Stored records
*** Begin section ***

===== src/ppu/ppu.sv =====
`timescale 1ns/100ps

module ppu #(
    parameter int EXTERNAL_FRAME_TRIGGER = 1,
    parameter int H_DOTS                 = 341,
    parameter int V_LINES                = 262,
    parameter int H_VISIBLE              = 256,
    parameter int V_VISIBLE              = 240
) (
    input  logic                  clk_i,
    input  logic                  arst_n_i,
    input  logic                  frame_trigger_i,
    output nes_video_pkg::pixel_t pixel_o,
    output logic                  pixel_en_o,
    output logic                  vblank_o,
    output logic                  nmi_o,
    cpu_reg_if.slave              reg_if,
    vram_if.ppu_side              vram
);
    import nes_video_pkg::*;

    coord_t       dot_x_q, line_y_q;
    frame_state_t state_q;
    logic         line_end, last_dot, visible;
    logic         vblank_flag, nmi_en, bg_en;

    assign line_end = dot_x_q == coord_t'(H_DOTS - 1);
    assign last_dot = line_end && line_y_q == coord_t'(V_LINES - 1);
    assign visible  = dot_x_q < coord_t'(H_VISIBLE) && line_y_q < coord_t'(V_VISIBLE);
    assign vblank_o = line_y_q >= coord_t'(V_VISIBLE);
    assign nmi_o    = vblank_flag && nmi_en;

    always_ff @(posedge clk_i or negedge arst_n_i) begin
        if (!arst_n_i) begin
            dot_x_q  <= '0;
            line_y_q <= '0;
            state_q  <= FRAME_RUN;
        end else begin
            case (state_q)
                FRAME_RUN: begin
                    if (last_dot && EXTERNAL_FRAME_TRIGGER != 0) begin
                        state_q <= FRAME_WAIT; // Park on the last dot.
                    end else if (line_end) begin
                        dot_x_q  <= '0;
                        line_y_q <= last_dot ? '0 : line_y_q + 1'b1;
                    end else begin
                        dot_x_q <= dot_x_q + 1'b1;
                    end
                end
                FRAME_WAIT: begin
                    if (frame_trigger_i) begin
                        dot_x_q  <= '0;
                        line_y_q <= '0;
                        state_q  <= FRAME_RUN;
                    end
                end
                default: state_q <= FRAME_RUN;
            endcase
        end
    end

    ppu_regs u_ppu_regs (
        .clk_i         (clk_i),
        .arst_n_i      (arst_n_i),
        .reg_if        (reg_if),
        .vram          (vram),
        .vblank_set_i  (vblank_o),
        .vblank_flag_o (vblank_flag),
        .nmi_en_o      (nmi_en),
        .bg_en_o       (bg_en)
    );

    ppu_render u_ppu_render (
        .clk_i      (clk_i),
        .arst_n_i   (arst_n_i),
        .dot_x_i    (dot_x_q),
        .line_y_i   (line_y_q),
        .visible_i  (visible),
        .bg_en_i    (bg_en),
        .vram       (vram),
        .pixel_o    (pixel_o),
        .pixel_en_o (pixel_en_o)
    );

    a_no_vblank_visible: assert property (@(posedge clk_i) disable iff (!arst_n_i)
        pixel_en_o |-> !vblank_o);

endmodule
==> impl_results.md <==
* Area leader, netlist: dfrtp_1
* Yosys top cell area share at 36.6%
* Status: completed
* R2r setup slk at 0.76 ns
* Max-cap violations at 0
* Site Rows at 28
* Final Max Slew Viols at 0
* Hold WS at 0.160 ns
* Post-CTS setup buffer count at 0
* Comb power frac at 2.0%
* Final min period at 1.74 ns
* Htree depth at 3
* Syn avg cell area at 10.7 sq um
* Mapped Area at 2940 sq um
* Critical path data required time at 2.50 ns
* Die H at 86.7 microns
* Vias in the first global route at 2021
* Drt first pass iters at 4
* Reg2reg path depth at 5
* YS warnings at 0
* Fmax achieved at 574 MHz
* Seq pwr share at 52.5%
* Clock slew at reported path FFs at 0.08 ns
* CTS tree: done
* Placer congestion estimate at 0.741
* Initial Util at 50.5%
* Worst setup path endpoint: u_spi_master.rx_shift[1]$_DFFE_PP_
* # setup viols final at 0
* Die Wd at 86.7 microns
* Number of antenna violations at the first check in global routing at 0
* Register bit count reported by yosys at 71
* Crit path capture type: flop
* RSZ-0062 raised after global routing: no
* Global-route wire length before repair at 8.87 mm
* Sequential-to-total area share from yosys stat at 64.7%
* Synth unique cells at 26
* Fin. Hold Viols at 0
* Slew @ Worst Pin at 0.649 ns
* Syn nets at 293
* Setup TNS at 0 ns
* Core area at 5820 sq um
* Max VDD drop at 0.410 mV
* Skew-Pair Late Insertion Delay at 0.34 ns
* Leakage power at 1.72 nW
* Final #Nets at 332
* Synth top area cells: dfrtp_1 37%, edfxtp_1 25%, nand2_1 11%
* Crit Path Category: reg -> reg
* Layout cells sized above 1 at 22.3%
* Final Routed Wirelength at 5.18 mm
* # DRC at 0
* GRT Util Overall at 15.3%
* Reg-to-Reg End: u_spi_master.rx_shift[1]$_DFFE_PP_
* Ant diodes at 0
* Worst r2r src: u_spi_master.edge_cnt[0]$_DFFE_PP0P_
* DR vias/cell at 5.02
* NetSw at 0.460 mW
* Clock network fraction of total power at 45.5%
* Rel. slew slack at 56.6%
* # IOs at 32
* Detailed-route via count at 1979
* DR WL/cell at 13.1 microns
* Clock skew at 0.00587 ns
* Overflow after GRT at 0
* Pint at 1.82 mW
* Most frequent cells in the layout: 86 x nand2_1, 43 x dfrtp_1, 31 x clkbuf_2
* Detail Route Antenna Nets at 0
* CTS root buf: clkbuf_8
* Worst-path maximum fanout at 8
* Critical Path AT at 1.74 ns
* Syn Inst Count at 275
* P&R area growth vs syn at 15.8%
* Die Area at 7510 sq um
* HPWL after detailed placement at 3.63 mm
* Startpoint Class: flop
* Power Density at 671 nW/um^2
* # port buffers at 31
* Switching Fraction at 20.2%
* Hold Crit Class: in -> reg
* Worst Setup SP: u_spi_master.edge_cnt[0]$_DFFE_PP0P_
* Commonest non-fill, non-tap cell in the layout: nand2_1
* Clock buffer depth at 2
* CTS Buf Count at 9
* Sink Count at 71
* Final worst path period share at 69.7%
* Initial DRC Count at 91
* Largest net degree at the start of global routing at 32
<file path="src/include/rsc2_trellis.svh">
`ifndef RSC2_TRELLIS_SVH
`define RSC2_TRELLIS_SVH

// ----------------------------------------
// duobinary rsc trellis, 16 states
// ----------------------------------------
// state s = {s3 s2 s1 s0}, symbol u = {u1 u0}
// shift by two bits per symbol, feedback from the top pair

// next state reached from s with input symbol u
function automatic logic [3:0] next_state (input logic [3:0] s, input logic [1:0] u);
  return {s[1:0], u ^ s[3:2]};  // low pair moves up
endfunction

// unique predecessor of n for input symbol u
// low pair of n is u ^ s[3:2], top pair of n is s[1:0]
function automatic logic [3:0] pre_state (input logic [3:0] n, input logic [1:0] u);
  return {n[1:0] ^ u, n[3:2]};
endfunction

// parity bit emitted on the branch (s, u)
function automatic logic parity (input logic [3:0] s, input logic [1:0] u);
  return (^s) ^ (^u);           // xor over state and symbol bits
endfunction

`endif

</file>
<file path="src/source/rsc2_dec_pkg.sv">
package rsc2_dec_pkg;

  // ----------------------------------------
  // widths and sizes
  // ----------------------------------------

  localparam int cLLR_W    = 5;   // signed symbol llr
  localparam int cSTATE_W  = 8;   // modulo metric, wraps freely
  localparam int cSTATES   = 16;  // trellis states
  localparam int cBRANCHES = 4;   // two bits per symbol

  // ----------------------------------------
  // metric types
  // ----------------------------------------

  typedef logic signed [cLLR_W-1:0] llr_t;

  // one state metric, unsigned modulo 2**cSTATE_W
  typedef logic [cSTATE_W-1:0] trel_state_t;

  // alpha vector, index is the state
  typedef trel_state_t [cSTATES-1:0] state_t;

  // metrics of the four branches leaving one state
  typedef trel_state_t [cBRANCHES-1:0] branch_t;

  // gamma(s, u), first index state, second index symbol
  typedef branch_t [cSTATES-1:0] gamma_t;

  // metric relative to state 0, read as signed
  typedef logic signed [cSTATE_W-1:0] rel_t;
  typedef rel_t [cSTATES-1:0] rel_vec_t;

  // four-phase req/ack sequencing
  typedef enum logic [1:0] {
    hs_idle,  // nothing held
    hs_busy,  // data held, req/ack phase open
    hs_done   // ack seen, waiting for it to fall
  } hs_state_t;

  // ----------------------------------------
  // trellis
  // ----------------------------------------

  `include "rsc2_trellis.svh"

endpackage

</file>
<file path="src/source/rsc2_dec_gamma_if.sv">
`timescale 1ns/100ps

interface rsc2_dec_gamma_if
  import rsc2_dec_pkg::*;
();

  logic   val;    // gamma valid for one recursion step
  logic   clr;    // frame start, alpha back to zero
  gamma_t gamma;  // branch metrics of the current symbol
  logic   stall;  // output side full, hold everything

  // input side makes the metrics
  modport bmc (output val, clr, gamma, input stall);

  // recursion consumes them, stall is its inverted clock enable
  modport rp  (input val, clr, gamma, stall);

  // output side raises the back-pressure
  modport out (output stall);

endinterface

</file>
<file path="src/source/rsc2_dec_bmc.sv">
`timescale 1ns/100ps

module rsc2_dec_bmc
  import rsc2_dec_pkg::*;
(
  input  logic iclk,
  input  logic ireset,
  // symbol in, four-phase req/ack
  input  logic in_req,
  input  logic in_sof,  // first symbol of a frame
  input  llr_t in_l01,
  input  llr_t in_l10,
  input  llr_t in_l11,
  input  llr_t in_lp,   // parity llr
  output logic in_ack,
  //
  rsc2_dec_gamma_if.bmc gif
);

  hs_state_t             hs_state;
  logic                  capture;
  llr_t                  l01_r, l10_r, l11_r, lp_r;  // symbol register
  llr_t [cBRANCHES-1:0]  l_sym;                      // L[u], L[0] is zero

  // llr to modulo metric width
  function automatic trel_state_t sext (input llr_t l);
    return {{(cSTATE_W-cLLR_W){l[cLLR_W-1]}}, l};
  endfunction

  // ----------------------------------------
  // input handshake
  // ----------------------------------------

  // a pending clear still needs this symbol's val, so hold off
  assign capture = (hs_state == hs_idle) & in_req & ~gif.stall & ~gif.clr;

  always_ff @(posedge iclk or posedge ireset) begin
    if (ireset) begin
      hs_state <= hs_idle;
      in_ack   <= 1'b0;
      gif.val  <= 1'b0;
      gif.clr  <= 1'b0;
    end
    else begin
      if (!gif.stall) begin     // rp takes val/clr on this edge
        gif.clr <= 1'b0;
        gif.val <= gif.clr;     // clear cycle, then the symbol itself
      end
      case (hs_state)
        hs_idle : if (capture) begin
          in_ack   <= 1'b1;
          gif.clr  <= in_sof;   // sof restarts alpha first
          gif.val  <= ~in_sof;
          hs_state <= hs_busy;
        end
        hs_busy : if (!in_req) begin  // source let go
          in_ack   <= 1'b0;
          hs_state <= hs_idle;
        end
        default : hs_state <= hs_idle;
      endcase
    end
  end

  always_ff @(posedge iclk) begin
    if (capture) begin
      l01_r <= in_l01;
      l10_r <= in_l10;
      l11_r <= in_l11;
      lp_r  <= in_lp;
    end
  end

  // ----------------------------------------
  // branch metrics
  // ----------------------------------------

  assign l_sym = {l11_r, l10_r, l01_r, llr_t'(0)};

  always_comb begin
    for (int s = 0; s < cSTATES; s++) begin
      for (int u = 0; u < cBRANCHES; u++) begin
        gif.gamma[s][u] = sext(l_sym[u]);           // systematic part
        if (parity(4'(s), 2'(u))) begin
          gif.gamma[s][u] = gif.gamma[s][u] + sext(lp_r);  // parity 1 adds lp
        end
      end
    end
  end

endmodule

</file>
<file path="src/source/rsc2_dec_rp_mod.sv">
`timescale 1ns/100ps

module rsc2_dec_rp_mod
  import rsc2_dec_pkg::*;
(
  input  logic   iclk,
  input  logic   ireset,
  //
  rsc2_dec_gamma_if.rp gif,
  //
  output logic   oval,
  output state_t ostate   // alpha[k+1]
);

  logic        clkena;
  gamma_t      gamma_acc;   // alpha(s) + gamma(s, u)
  state_t      alpha;
  state_t      alpha_next;  // before normalization
  state_t      alpha_norm;
  trel_state_t norm_value;

  // ----------------------------------------
  // recursion functions
  // ----------------------------------------

  function automatic gamma_t gamma_p_alpha (input gamma_t ga, input state_t al);
    gamma_t acc;
    for (int s = 0; s < cSTATES; s++) begin
      for (int u = 0; u < cBRANCHES; u++) begin
        acc[s][u] = ga[s][u] + al[s];  // wraps, fine in modulo domain
      end
    end
    return acc;
  endfunction

  // parallel modulo max, all pairs compared at once
  function automatic trel_state_t mod_max4 (input branch_t c);
    trel_state_t          diff;
    logic [cBRANCHES-1:0] win;   // candidate not behind any other
    trel_state_t          res;
    win = '1;
    for (int i = 0; i < cBRANCHES; i++) begin
      for (int j = 0; j < cBRANCHES; j++) begin
        diff = c[i] - c[j];
        if (diff[cSTATE_W-1]) begin  // c[i] < c[j] on the circle
          win[i] = 1'b0;
        end
      end
    end
    res = c[0];
    for (int i = cBRANCHES-1; i >= 0; i--) begin
      if (win[i]) begin
        res = c[i];                  // lowest winner kept
      end
    end
    return res;
  endfunction

  // alpha(n, k+1) = max over u of acc(pre_state(n, u), u)
  function automatic state_t get_next_alpha (input gamma_t acc);
    branch_t cand;
    state_t  na;
    for (int n = 0; n < cSTATES; n++) begin
      for (int u = 0; u < cBRANCHES; u++) begin
        cand[u] = acc[pre_state(4'(n), 2'(u))][u];
      end
      na[n] = mod_max4(cand);
    end
    return na;
  endfunction

  // quadrant rule on the top two bits of every metric
  function automatic trel_state_t get_norm_value (input state_t st);
    logic [3:0]  seen;  // one flag per quadrant
    trel_state_t nv;
    seen = '0;
    for (int s = 0; s < cSTATES; s++) begin
      seen[st[s][cSTATE_W-1 -: 2]] = 1'b1;
    end
    nv = '0;
    if (seen[3] && !seen[0]) begin
      nv = {2'b01, {(cSTATE_W-2){1'b0}}};  // 11 wraps to 00
    end
    else if (seen[2]) begin
      nv = {2'b10, {(cSTATE_W-2){1'b0}}};
    end
    else if (seen[1]) begin
      nv = {2'b11, {(cSTATE_W-2){1'b0}}};
    end
    return nv;
  endfunction

  // ----------------------------------------
  // datapath
  // ----------------------------------------

  assign clkena     = ~gif.stall;  // output side full, freeze
  assign gamma_acc  = gamma_p_alpha(gif.gamma, alpha);
  assign alpha_next = get_next_alpha(gamma_acc);
  assign norm_value = get_norm_value(alpha_next);

  always_comb begin
    for (int s = 0; s < cSTATES; s++) begin
      alpha_norm[s] = alpha_next[s] + norm_value;  // same shift for all
    end
  end

  always_ff @(posedge iclk or posedge ireset) begin
    if (ireset) begin
      oval  <= 1'b0;
      alpha <= '0;
    end
    else if (clkena) begin
      oval <= gif.val;           // one tick latency
      if (gif.clr) begin
        alpha <= '0;             // frame start
      end
      else if (gif.val) begin
        alpha <= alpha_norm;
      end
    end
  end

  assign ostate = alpha;

endmodule

</file>
<file path="src/source/rsc2_dec_out.sv">
`timescale 1ns/100ps

module rsc2_dec_out
  import rsc2_dec_pkg::*;
(
  input  logic       iclk,
  input  logic       ireset,
  //
  input  logic       ival,      // new alpha from rp
  input  state_t     istate,
  //
  rsc2_dec_gamma_if.out gif,
  // result out, four-phase req/ack
  output logic       out_req,
  output logic [3:0] out_best,
  output rel_vec_t   out_rel,
  input  logic       out_ack
);

  hs_state_t hs_state;
  state_t    cap;       // held alpha vector

  // best state by modulo difference, lowest index on ties
  function automatic logic [3:0] find_best (input state_t st);
    logic [3:0]  best;
    trel_state_t diff;
    best = '0;
    for (int s = 1; s < cSTATES; s++) begin
      diff = st[s] - st[best];
      if (!diff[cSTATE_W-1] && (diff != '0)) begin  // strictly ahead
        best = s[3:0];
      end
    end
    return best;
  endfunction

  // ----------------------------------------
  // capture and output handshake
  // ----------------------------------------

  // result still out and another one waiting
  assign gif.stall = ival & (hs_state != hs_idle);

  always_ff @(posedge iclk) begin
    if ((hs_state == hs_idle) && ival) begin
      cap <= istate;
    end
  end

  always_ff @(posedge iclk or posedge ireset) begin
    if (ireset) begin
      hs_state <= hs_idle;
      out_req  <= 1'b0;
    end
    else begin
      case (hs_state)
        hs_idle : if (ival) hs_state <= hs_busy;  // captured this edge
        hs_busy : begin
          if (!out_req) begin
            out_req <= 1'b1;                      // one tick after capture
          end
          else if (out_ack) begin
            out_req  <= 1'b0;
            hs_state <= hs_done;
          end
        end
        hs_done : if (!out_ack) hs_state <= hs_idle;  // sink released ack
        default : hs_state <= hs_idle;
      endcase
    end
  end

  // ----------------------------------------
  // result
  // ----------------------------------------

  assign out_best = find_best(cap);

  always_comb begin
    for (int s = 0; s < cSTATES; s++) begin
      out_rel[s] = rel_t'(cap[s] - cap[0]);  // wrap cancels out
    end
  end

endmodule

</file>
<file path="src/source/rsc2_dec_top.sv">
`timescale 1ns/100ps

module rsc2_dec_top
  import rsc2_dec_pkg::*;
(
  input  logic       iclk,
  input  logic       ireset,
  // symbol in
  input  logic       in_req,
  input  logic       in_sof,
  input  llr_t       in_l01,
  input  llr_t       in_l10,
  input  llr_t       in_l11,
  input  llr_t       in_lp,
  output logic       in_ack,
  // result out
  output logic       out_req,
  output logic [3:0] out_best,
  output rel_vec_t   out_rel,
  input  logic       out_ack
);

  logic   rp_oval;   // alpha step done
  state_t rp_state;  // alpha[k+1]

  rsc2_dec_gamma_if gif ();  // bmc -> rp metrics, stall from out

  rsc2_dec_bmc rsc2_dec_bmc (
    .iclk    ( iclk    ),
    .ireset  ( ireset  ),
    .in_req  ( in_req  ),
    .in_sof  ( in_sof  ),
    .in_l01  ( in_l01  ),
    .in_l10  ( in_l10  ),
    .in_l11  ( in_l11  ),
    .in_lp   ( in_lp   ),
    .in_ack  ( in_ack  ),
    .gif     ( gif.bmc )
  );

  rsc2_dec_rp_mod rsc2_dec_rp_mod (
    .iclk    ( iclk     ),
    .ireset  ( ireset   ),
    .gif     ( gif.rp   ),
    .oval    ( rp_oval  ),
    .ostate  ( rp_state )
  );

  rsc2_dec_out rsc2_dec_out (
    .iclk     ( iclk     ),
    .ireset   ( ireset   ),
    .ival     ( rp_oval  ),
    .istate   ( rp_state ),
    .gif      ( gif.out  ),
    .out_req  ( out_req  ),
    .out_best ( out_best ),
    .out_rel  ( out_rel  ),
    .out_ack  ( out_ack  )
  );

endmodule

</file>
<file path="config.mk">
export PLATFORM = sky130hd
export DESIGN_NAME = rsc2_dec_top
export DESIGN_NICKNAME = d
export VERILOG_FILES = /design/src/source/rsc2_dec_pkg.sv /design/src/source/rsc2_dec_gamma_if.sv /design/src/source/rsc2_dec_bmc.sv /design/src/source/rsc2_dec_rp_mod.sv /design/src/source/rsc2_dec_out.sv /design/src/source/rsc2_dec_top.sv
export VERILOG_INCLUDE_DIRS = /design/src /design/src/include
export SDC_FILE = /design/constraint.sdc
export NUM_CORES = 2
export LEC_CHECK = 0
export BUFFER_PORTS_ARGS = -buffer_cell sky130_fd_sc_hd__buf_4
export CAP_MARGIN = 20
export CORE_MARGIN = 8
export CORE_UTILIZATION = 55
export DETAILED_ROUTE_END_ITERATION = 8
export MAX_ROUTING_LAYER = met4
export PLACE_DENSITY = 0.74
export SLEW_MARGIN = 20
export SYNTH_ARGS = -nofsm -noshare
export SYNTH_HDL_FRONTEND = slang
export SYNTH_SLANG_ARGS = --single-unit
</file>
<file path="constraint.sdc">
create_clock -name iclk -period 64.6 [get_ports iclk]
set_clock_uncertainty 0.05 [all_clocks]
set_input_delay 16.15 -clock iclk [delete_from_list [all_inputs] [get_ports iclk]]
set_output_delay 16.15 -clock iclk [all_outputs]
set_load 0.01 [all_outputs]
</file>
==> results.json <==
{
  "cp.required_ns": 48.40,
  "synth-async-reset-ratio": 0.477,
  "htreeDepth": 2,
  "grt_pass1_wl_um": 462000,
  "nets": 11400,
  "syn_area_per_cell_um2": 8.02,
  "io_buffers": 150,
  "ioPinCount": 159,
  "synth.most_common_cell": "ha_1",
  "final_area_um2": 80900,
  "finalHoldViolCount": 0,
  "drt_pass1_iterations": 8,
  "timing.critical_path.mode_cell": "nand2_1",
  "endpoint_kind": "output pin",
  "netlist_top_cells_count": "ha_1 (1778), a21oi_1 (1039), inv_1 (770), a21o_1 (588), xnor2_1 (578)",
  "rows": 134,
  "cap_violations": 0,
  "crit_type": "register to output pin",
  "placedCellCount": 11200,
  "gp_congestion": 1.10,
  "yosysUniqueCellTypes": 114,
  "min_path_type": "register to register",
  "synth_edf_count": 148,
  "cts_buffers": 39,
  "status": "finished clean",
  "synth-seq-cells": 283,
  "core_area_um2": 134000,
  "syn_inst": 9252,
  "clockBufferDepth": 3,
  "cts_tree": "built",
  "worstSkewPairLatency_ns": 0.64,
  "fmax_ghz": 0.0161,
  "drt_iter0_drc": 8403,
  "ant_nets": 0,
  "finalCritPeriodShare": 0.960,
  "tightest_slew_ns": 1.29,
  "critPathMaxFanout": 34,
  "ys.flop_type": "edfxtp_1",
  "crit_arrival_ns": 45.78,
  "critPathMaxStageDelay_ns": 0.65,
  "drive_above_1_share": 0.0738,
  "die_h_um": 383,
  "grt_max_degree": 79,
  "startpoint_type": "register",
  "area_growth_pct": 9.01,
  "post_dp_cell_area_um2": 78700,
  "syn_area_um2": 74200,
  "relSlewSlack": 0.142,
  "slew_viol_final": 0,
  "yosysWarningCount": 0,
  "grt_pass1_vias": 70400,
  "synthTopCellsByArea": "ha_1 (30%), a21oi_1 (7.0%), xnor2_1 (6.8%), edfxtp_1 (6.0%), a21o_1 (5.9%)",
  "antenna_found_initial": 28,
  "yosysTopAreaCell": "ha_1",
  "fin_crit_ns": 61.98,
  "root_buffer": "clkbuf_16",
  "gr-total-overflow": 0,
  "ctsHoldBuffers": 0,
  "start_util": 0.555,
  "setup_viol": 0,
  "drc": 0,
  "place_hpwl_um": 250000,
  "ys_seq_area_frac": 0.105,
  "clkSlewWorstSetupHoldPaths_ns": 0.06,
  "vias": 73400,
  "final_cells": 11300,
  "finalWorstSetupSlack_ns": 2.62,
  "place_ws_ns": 0.596,
  "yosysTopAreaCellShare": 0.300,
  "vias_per_cell": 6.48,
  "utilization": 0.605,
  "die_width_um": 383,
  "finalWirelength_um": 319000,
  "wl_per_cell_um": 28.2,
  "grt_usage": 0.426,
  "cts.sinks": 283,
  "cp_slowest_cell": "or4b_2",
  "die-area_um2": 147000
}
## what timing repair did
action                                  4_1_cts  5_1_grt
gates cloned                                  0        1
endpoints found under the setup margin        4        4
buffers inserted                              0       34
resized for setup                             3      103
pin swaps                                     0       23
## stage by stage
step / hold slack (ns) / setup TNS [ns]
global route: 0.460 / -1.09
detailed placement: 0.438 / 0
floorplan: 0.373 / 0
CTS: 0.452 / 0
global placement: 0.413 / 0
finish: 0.455 / 0
## final timing paths
check	cells past startpoint	endpoint	slack [ns]	from
hold reg to reg	2	rsc2_dec_rp_mod.ostate[103]	0.45	rsc2_dec_rp_mod.ostate[103]
setup / recovery	243	out_best[2]	2.62	rsc2_dec_out.cap[8]
min in group asynchronous	2	rsc2_dec_rp_mod.ostate[93]	15.63	ireset
hold / removal	2	rsc2_dec_rp_mod.ostate[103]	0.45	rsc2_dec_rp_mod.ostate[103]
setup reg to reg	32	rsc2_dec_rp_mod.ostate[95]	54.46	rsc2_dec_bmc.lp_r[1]
max in group asynchronous	4	rsc2_dec_rp_mod.ostate[35]	47.58	ireset
## cell families (layout without fill, tap and decap cells)
family | after synthesis | after routing | synth area share
flops | 283 | 283 | 0.105
xor+xnor | 802 | 802 | 0.0947
compound gates | 3008 | 3008 | 0.256
simple gates | 2056 | 2057 | 0.139
mux | 195 | 195 | 0.0270
fa+ha+maj | 1867 | 1867 | 0.324
other cells | 1 | 31 | 0.0000505
buf+inv | 1040 | 1311 | 0.0540
## routing by layer
layer	track usage	vias up	wire length, um
li1	-	33300	-
met1	0.508	34600	122000
met2	0.642	4134	136000
met3	0.0871	1353	33100
met4	0.298	0	28500
met5	-	-	0
## flip-flops by register name (all words and copies together), names as in the netlist
register,flops
rsc2_dec_out.hs_state,2
rsc2_dec_out.out_req,1
rsc2_dec_out.cap,128
rsc2_dec_bmc.gif.val,1
rsc2_dec_bmc.l11_r,5
rsc2_dec_bmc.lp_r,5
rsc2_dec_bmc.l01_r,5
rsc2_dec_bmc.in_ack,1
rsc2_dec_rp_mod.oval,1
rsc2_dec_bmc.l10_r,5
rsc2_dec_bmc.gif.clr,1
rsc2_dec_rp_mod.ostate,128
## worst max-delay path, delay by kind of cell (launching register included)
family          cells  cell delay (ns)
fa+ha+maj          23             6.93
simple gates       76            11.97
mux                 6             1.51
flops               1             0.43
xor+xnor           14             2.06
compound gates     99            18.44
buf+inv            25             3.63
## layout by cell type, fill, tap and decap left out, types with 41 or more instances in the layout
cell       instances
o21bai_1         187
fa_1              88
nor2b_1          240
nand2b_1         458
o21ai_0          547
mux2i_1          146
ha_1            1778
a22o_1            66
xnor2_1          571
buf_4            458
nand3_1          123
nand2_1          560
nor3_1            73
inv_1            768
a21o_1           588
dfrtp_1          135
a211oi_1          70
clkbuf_16         41
o211ai_1          82
xor2_1           223
nor2_1           389
edfxtp_1         148
a21oi_1         1030
a31oi_1           52
## area by class of cell
class	count	area, um^2
multi-input combinational	7937	63000
fill	12000	52700
sequential	283	7820
timing repair buffer	469	3610
inverter	771	2900
tap	1768	2210
clock buffer	46	1050
clock inverter	25	239
antenna	23	57.6
Power is not shown: default switching activity piles up to over one toggle a cycle in this logic, so the estimate is an artifact.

*** End section ***

[Task to complete]
Your answer should be the exact lines above from the one with "routing at 0" through the one with "Category: reg -> reg", both included, and nothing besides.

[Written answer]
* Number of antenna violations at the first check in global routing at 0
* Register bit count reported by yosys at 71
* Crit path capture type: flop
* RSZ-0062 raised after global routing: no
* Global-route wire length before repair at 8.87 mm
* Sequential-to-total area share from yosys stat at 64.7%
* Synth unique cells at 26
* Fin. Hold Viols at 0
* Slew @ Worst Pin at 0.649 ns
* Syn nets at 293
* Setup TNS at 0 ns
* Core area at 5820 sq um
* Max VDD drop at 0.410 mV
* Skew-Pair Late Insertion Delay at 0.34 ns
* Leakage power at 1.72 nW
* Final #Nets at 332
* Synth top area cells: dfrtp_1 37%, edfxtp_1 25%, nand2_1 11%
* Crit Path Category: reg -> reg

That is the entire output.